Title: Integrated care group visits: a team approach to treating opioid use disorders
Carrie Anderson, MD (Family Physician) & Stephanie Case, PsyD, HSPP (Psychologist)
Franciscan Health Indianapolis
1st choice: Collaborative and integrated care models and practices
2nd choice: Behavioral Health and Health Behavior Change
Has this presentation been previously presented at another conference? No
- Participants will be able to clearly define the role of each provider in an integrated care group.
- Participants will be able to identify a target population specific to chronic and/or complex illness group in their own clinic.
- Participants will be able to list at least 3 benefits relevant to a patient centered medical home utilizing a team based approach to treatment.

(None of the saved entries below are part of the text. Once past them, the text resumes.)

**src/rtl/bcd_pkg.sv**
```systemverilog
// -----------------------------------------------------------------------------
// bcd_pkg
//   Shared constants and FSM encoding for the serial binary-to-BCD converter.
//   Contents:
//     BCD_DIGIT_W     width of one BCD digit (nibble)
//     BCD_ADJ_THRESH  digit value at or above which the add-3 adjust applies
//     BCD_ADJ_ADD     adjust amount added before each shift
//     BCD_NINE        largest legal BCD digit, used for saturated output
//     bcd_state_e     converter FSM state encoding
// -----------------------------------------------------------------------------
package bcd_pkg;

  localparam int         BCD_DIGIT_W    = 4;
  localparam logic [3:0] BCD_ADJ_THRESH = 4'd5;
  localparam logic [3:0] BCD_ADJ_ADD    = 4'd3;
  localparam logic [3:0] BCD_NINE       = 4'd9;

  typedef enum logic {
    IDLE  = 1'b0,
    SHIFT = 1'b1
  } bcd_state_e;

endpackage : bcd_pkg

```
**src/rtl/bcd_digit_adjust.sv**
```systemverilog
// -----------------------------------------------------------------------------
// bcd_digit_adjust
//   Combinational double-dabble digit correction: a digit of 5 or more gets 3
//   added so that the following left shift carries correctly into the next
//   decimal digit. The sum stays within 4 bits; there is no carry out.
//   Ports:
//     digit_in   [3:0]  BCD digit before adjust
//     digit_out  [3:0]  BCD digit after adjust
// -----------------------------------------------------------------------------
module bcd_digit_adjust
  import bcd_pkg::*;
(
  input  logic [3:0] digit_in,
  output logic [3:0] digit_out
);

  assign digit_out = (digit_in >= BCD_ADJ_THRESH) ? (digit_in + BCD_ADJ_ADD) : digit_in;

endmodule : bcd_digit_adjust

```
**src/rtl/binary_to_bcd_serial.sv**
```systemverilog
// -----------------------------------------------------------------------------
// binary_to_bcd_serial
//   Multi-cycle shift-and-add-3 (double-dabble) converter from an unsigned
//   binary value to packed BCD, one input bit per clock.
//   Ports:
//     Clock          rising-edge clock
//     Reset_N        asynchronous active-low reset
//     Start          conversion request, sampled only while Busy=0
//     Binary_Number  unsigned input value, captured on the accepting edge
//     Busy           conversion in progress
//     Done           one-cycle pulse; BCD_Number/Overflow valid and held
//     BCD_Number     packed BCD, most-significant digit in the top nibble
//     Overflow       captured value was >= 10**DIGITS
//   Build option:
//     BCD_SATURATE_EN  when defined, an overflowing result is replaced by all
//                      nines; otherwise the value modulo 10**DIGITS is output.
// -----------------------------------------------------------------------------
module binary_to_bcd_serial
  import bcd_pkg::*;
#(
  parameter int BIN_WIDTH = 7,
  parameter int DIGITS    = 2
) (
  input  logic                          Clock,
  input  logic                          Reset_N,
  input  logic                          Start,
  input  logic [BIN_WIDTH-1:0]          Binary_Number,
  output logic                          Busy,
  output logic                          Done,
  output logic [BCD_DIGIT_W*DIGITS-1:0] BCD_Number,
  output logic                          Overflow
);

  localparam int                BCD_W     = BCD_DIGIT_W * DIGITS;
  localparam int                REG_W     = BCD_W + BIN_WIDTH;
  localparam int                CNT_W     = $clog2(BIN_WIDTH + 1);
  localparam logic [CNT_W-1:0]  LAST_CNT  = CNT_W'(BIN_WIDTH - 1);
  localparam logic [31:0]       BCD_LIMIT = 32'(10 ** DIGITS);

  bcd_state_e         state_reg;
  logic [CNT_W-1:0]   cnt_reg;
  logic [REG_W-1:0]   shift_reg;
  logic               ovf_flag_reg;
  logic               busy_reg;
  logic               done_reg;
  logic [BCD_W-1:0]   bcd_reg;
  logic               overflow_reg;

  logic [BCD_W-1:0]   digits_adj;
  logic [REG_W-1:0]   shift_next;
  logic [BCD_W-1:0]   bcd_next;
  logic               ovf_next;

  // Digit field sits above the binary field; every digit is adjusted in
  // parallel before the single-bit shift.
  generate
    for (genvar gi = 0; gi < DIGITS; gi++) begin : g_adj
      bcd_digit_adjust u_adj (
        .digit_in  (shift_reg[BIN_WIDTH + gi*BCD_DIGIT_W +: BCD_DIGIT_W]),
        .digit_out (digits_adj[gi*BCD_DIGIT_W +: BCD_DIGIT_W])
      );
    end
  endgenerate

  // The top bit falls off the register: a carry out of the most significant
  // digit is discarded, leaving the value modulo 10**DIGITS.
  assign shift_next = {digits_adj[BCD_W-2:0], shift_reg[BIN_WIDTH-1:0], 1'b0};

  assign ovf_next = ({{(32-BIN_WIDTH){1'b0}}, Binary_Number} >= BCD_LIMIT);

`ifdef BCD_SATURATE_EN
  assign bcd_next = ovf_flag_reg ? {DIGITS{BCD_NINE}} : shift_next[REG_W-1 -: BCD_W];
`else
  assign bcd_next = shift_next[REG_W-1 -: BCD_W];
`endif

  always_ff @(posedge Clock or negedge Reset_N) begin
    if (!Reset_N) begin
      state_reg    <= IDLE;
      cnt_reg      <= '0;
      shift_reg    <= '0;
      ovf_flag_reg <= 1'b0;
      busy_reg     <= 1'b0;
      done_reg     <= 1'b0;
      bcd_reg      <= '0;
      overflow_reg <= 1'b0;
    end else begin
      done_reg <= 1'b0;
      case (state_reg)
        IDLE: begin
          if (Start) begin
            shift_reg    <= {{BCD_W{1'b0}}, Binary_Number};
            cnt_reg      <= '0;
            ovf_flag_reg <= ovf_next;
            busy_reg     <= 1'b1;
            state_reg    <= SHIFT;
          end
        end
        SHIFT: begin
          shift_reg <= shift_next;
          cnt_reg   <= cnt_reg + CNT_W'(1);
          // The final shift and the result capture happen on the same edge.
          if (cnt_reg == LAST_CNT) begin
            bcd_reg      <= bcd_next;
            overflow_reg <= ovf_flag_reg;
            done_reg     <= 1'b1;
            busy_reg     <= 1'b0;
            state_reg    <= IDLE;
          end
        end
        default: state_reg <= IDLE;
      endcase
    end
  end

  assign Busy       = busy_reg;
  assign Done       = done_reg;
  assign BCD_Number = bcd_reg;
  assign Overflow   = overflow_reg;

endmodule : binary_to_bcd_serial
```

The opioid epidemic is moving much faster than healthcare has been able to meet its demands. The somewhat fragmented traditional method of the primary care physician managing medication assisted treatment, a rehabilitation center handling detox, extended inpatient treatment, or sober living, and long-term community services (e.g., Narcotics Anonymous) have been inadequate when facing a less than linear path of opioid addiction and use. These methods, although important to achieve recovery, might be missing the key component of communication between providers. This communication is necessary to achieve the goals of the patient centered medical home. Our clinic has followed several pilots to treat the whole patient in one location, atone visit, to address various stages of opioid use disorder as a team. The integrated care group visits allow patients to check in with their physician, record vitals, refill prescriptions, and participate in a supportive and educational psychotherapy group. This method has allowed for improved communication and direct participation by mental health professionals, nursing, and physicians during a two in a half hour appointment twice per month. These types of visits remove the barrier of insufficient communication between providers, as each provider participates throughout the encounter. Moreover, the group provides a community in which the patient feels secure revealing relapse and additional need for resources that transcends beyond group visits to specifically target the non-linear path of opioid use and recovery.

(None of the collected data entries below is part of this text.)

### src/rtl/m68k_bus_arbiter_pkg.sv
// Shared definitions for the 68000 bus arbiter: state codes, default grant
// timeout and where the arbiter fields sit in the status word.
package m68k_bus_arbiter_pkg;

  typedef enum logic [2:0] {
    ARB_OWNED    = 3'd0,
    ARB_DRAIN    = 3'd1,
    ARB_GRANT    = 3'd2,
    ARB_RELEASED = 3'd3,
    ARB_REARM    = 3'd4
  } arb_state_e;

  localparam int ARB_GRANT_TIMEOUT_DEF = 16;

  localparam int STAT_ARB_STATE_LSB = 0;
  localparam int STAT_ARB_STATE_W   = 3;
  localparam int STAT_ARB_ERR_BIT   = 3;

endpackage

### src/rtl/m68k_bus_arbiter_sync_edge.sv
// N-stage synchroniser for an asynchronous level, with one-cycle rise/fall
// pulses and a flag that goes high once the first real sample is through.
module sync_edge #(
  parameter int   STAGES    = 2,
  parameter logic RESET_VAL = 1'b1
) (
  input  logic clk,
  input  logic rst_n,
  input  logic d_i,
  output logic q_o,
  output logic rise_o,
  output logic fall_o,
  output logic valid_o
);

  logic [STAGES-1:0] sync_q;
  logic [STAGES-1:0] valid_q;
  logic              prev_q;

  // NOTE: state is updated only with non-blocking assignments so every flop
  // samples the pre-edge value of its neighbour, which is what makes this a chain.
  always_ff @(posedge clk or negedge rst_n) begin
    if (!rst_n) begin
      sync_q  <= {STAGES{RESET_VAL}};
      valid_q <= '0;
      prev_q  <= RESET_VAL;
    end else begin
      sync_q  <= {sync_q[STAGES-2:0], d_i};
      valid_q <= {valid_q[STAGES-2:0], 1'b1};
      prev_q  <= sync_q[STAGES-1];
    end
  end

  assign q_o     = sync_q[STAGES-1];
  assign rise_o  = ~prev_q &  sync_q[STAGES-1];
  assign fall_o  =  prev_q & ~sync_q[STAGES-1];
  assign valid_o = valid_q[STAGES-1];

endmodule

This session will first focus on relevant epidemiological evidence for need, other disorders targeted by integrated care groups, and rationale for initiating an integrated care group for opioid use. Second, the session will focus on the methods selected for the specific design to initiate group visits to fit specific populations. Additionally, quantitative and qualitative feedback from patients and providers, medical, and psychological measurements will be presented as evidence for efficacy. Next, the session will provide several guided questions for reflection and discussion. Finally, there will be time left for general questions.